You might have heard of the famous "Game Show Problem" (it's also known as the "Monty Hall Problem"). If you did, there's a good chance that it confused you. If you didn't know it yet, there's a good chance that it will confuse you. It's a pretty famous example for applied probability theory and often featured in movies because it's a bit counter-intuitive but still simple enough to be understandable for most people.

## The Situation

You are participant in a game show where you can win a car. You are shown three closed containers, in one of which the car is. The other two contain goats.

The host initially let's you choose one of the containers. If you chose the one with the car, the car will be yours.

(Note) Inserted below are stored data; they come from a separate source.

This design comes from an exercise in tuning for small area, a short achievable clock period and few clock cycles per item on the open sky130 flow, not from production work. Function was checked by simulation only, so behaviour that the tests miss may differ from the original. No activity file was given, so power comes from the tool's default toggle rates.

==> design.v <==
`default_nettype none
module aes_tmi_byte
(
    input  wire [7:0] i,
    output wire [7:0] o
);
    wire t1 = i[4] ^ i[5];
    wire t2 = i[1] ^ i[2];
    wire t3 = i[7] ^ t2;
    assign o[0] = t1;
    wire t4 = i[0] ^ i[1];
    assign o[1] = i[5] ^ t4;
    assign o[2] = i[1] ^ t1;
    wire t5 = i[0] ^ i[4];
    assign o[3] = t2 ^ t5;
    assign o[4] = t3;
    wire t6 = i[0] ^ i[6];
    assign o[5] = t1 ^ t6;
    wire t7 = i[3] ^ t1;
    assign o[6] = t3 ^ t7;
    assign o[7] = i[6] ^ t3;
endmodule
module aes_mt_byte
(
    input  wire [7:0] i,
    output wire [7:0] o
);
    wire t1 = i[4] ^ i[7];
    wire t2 = i[1] ^ i[2];
    wire t3 = i[5] ^ t1;
    wire t4 = i[0] ^ t3;
    assign o[0] = t4;
    assign o[1] = i[0] ^ i[2];
    wire t5 = i[0] ^ i[1];
    assign o[2] = i[3] ^ t5;
    wire t6 = i[0] ^ i[4];
    assign o[3] = i[6] ^ t6;
    assign o[4] = t2 ^ t4;
    assign o[5] = t2 ^ t3;
    assign o[6] = t1;
    wire t7 = i[3] ^ i[4];
    assign o[7] = t2 ^ t7;
endmodule
module aes_g_byte
(
    input  wire [7:0] i,
    output wire [7:0] o
);
    wire t1 = i[5] ^ i[7];
    wire t2 = i[2] ^ i[3];
    wire t3 = i[4] ^ i[6];
    wire t4 = i[1] ^ i[5];
    wire t5 = t1 ^ t2;
    wire t6 = i[0] ^ t3;
    assign o[0] = t5 ^ t6;
    assign o[1] = i[7];
    assign o[2] = i[4] ^ t1;
    wire t7 = i[3] ^ i[6];
    assign o[3] = t4 ^ t7;
    wire t8 = i[7] ^ t2;
    assign o[4] = t3 ^ t8;
    assign o[5] = t5;
    assign o[6] = t3 ^ t4;
    assign o[7] = t1;
endmodule
module aes_tinv_byte
(
    input  wire [7:0] i,
    output wire [7:0] o
);
    wire t1 = i[4] ^ i[5];
    wire t2 = i[2] ^ i[7];
    wire t3 = i[1] ^ i[7];
    wire t4 = i[3] ^ i[6];
    wire t5 = i[0] ^ i[4];
    assign o[0] = t3 ^ t5;
    assign o[1] = i[6] ^ t1;
    wire t6 = i[2] ^ i[5];
    assign o[2] = t4 ^ t6;
    assign o[3] = t2 ^ t4;
    assign o[4] = t2;
    assign o[5] = t3;
    wire t7 = i[1] ^ i[2];
    assign o[6] = t1 ^ t7;
    assign o[7] = i[1];
endmodule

However, after you have chosen the container, the host always opens one of the two remaining containers and always reveals a goat. Now you are offered to change your decision and instead choose the other unopened container. How would you decide?

## Our Approach

We will do several things in this article:

- Reformulate the problem
- Simulate the problem
- Examine the problem in detail
- Generalize the problem

## Reformulate the Problem

We do this first step only to make sure we all understood the problem correctly. Hence, we write it a bit more "algorithmically":

**Assumptions**:

- 3 containers, one contains the car, two contain a goat
- the probability that the car is in any specific container is 1/3
- we don't know which one container contains what
- we win if we chose the container with the car in the end
- the host has full information about the content of each container and opens
*always*a goat container

**Procedure**

- We choose one container.
- The game show host open a different container than the one we chose. This container contains a goat.
- We are asked wether we want to switch to the container.
- We switch the container or not.
- The container we chose in the end is opened.

I hope that we are all on the same page now. If something isn't clear so far, feel free to ask in a comment.

## Simulate the Problem

Instead of making a deep dive into probability theory, we try to simulate the situation at first. Such explorative simulations are often a good idea because we might discover counter-intuitive behaviour. If we later analyse the problem in a more theoretical way, we can check if the results match.

### Case A: No Switching

We start with the easier case, namely we don't switch when we have the chance. In this situation, the procedure is a lot simpler:

- Choose a container
- Game host opens our container and reveals wether we won

Because we never switch, the moderator doesn't have to open a container. Hence, we can ignore this step of the game.

Our simulation consists of two parts: In the first part, we simulate the mechanisms of *one* game. In the second part, we perform several games to get a good estimate for the true probability.

A single game looks like this:

```
def gameshow_no_switching(user_choice:int) -> bool:
"""One gameshow with the user strategy "no switching".
The car is behind one of the three containers `0,1,2`.
Parameters
----------
- `user_choice`: container chosen by the user
Returns
-------
- `true` if the user chose the container with the car
- `false` otherwise
"""
car_container = randint(0,2)
if user_choice == car_container:
return True
return False
```

`randint(0,2)`

chooses a random integer in `{0,1,2}`

.

Repeating the games is a now trivial thing:

```
def simulate_gameshow(n_times:int) -> None:
"""Simulates the game show `n_times` and prints the
estimates for the probabilites to choose the container with
the car.
"""
n_car = 0 # saves how often we get the car
for _ in range(n_times):
if gameshow_no_switching(randint(0,2)):
n_car += 1
print("Probabilty to choose the right container: {:.1f}%".format(n_car/n_times*100))
```

In order to get a reliable estimate, we run the gameshow a million times. The output always should be approximately `33.3%`

.

That's of course what our intuition would suggest: We can only guess which of the three doors is the right one. Hence we have chance of 1/3 to choose correctly.

### Case B: Switching

In this case, everything becomes a bit more complex. Hence, we will write down what we have to do if we switch all the time:

- We choose initially a container.
- The host opens a different container and reveals a goat.
- We switch to the other closed container.
- This container is opened and checked to see wether we won.

Again, we divide our simulation in two steps: We describe the mechanism of *one* game and then run repeated games.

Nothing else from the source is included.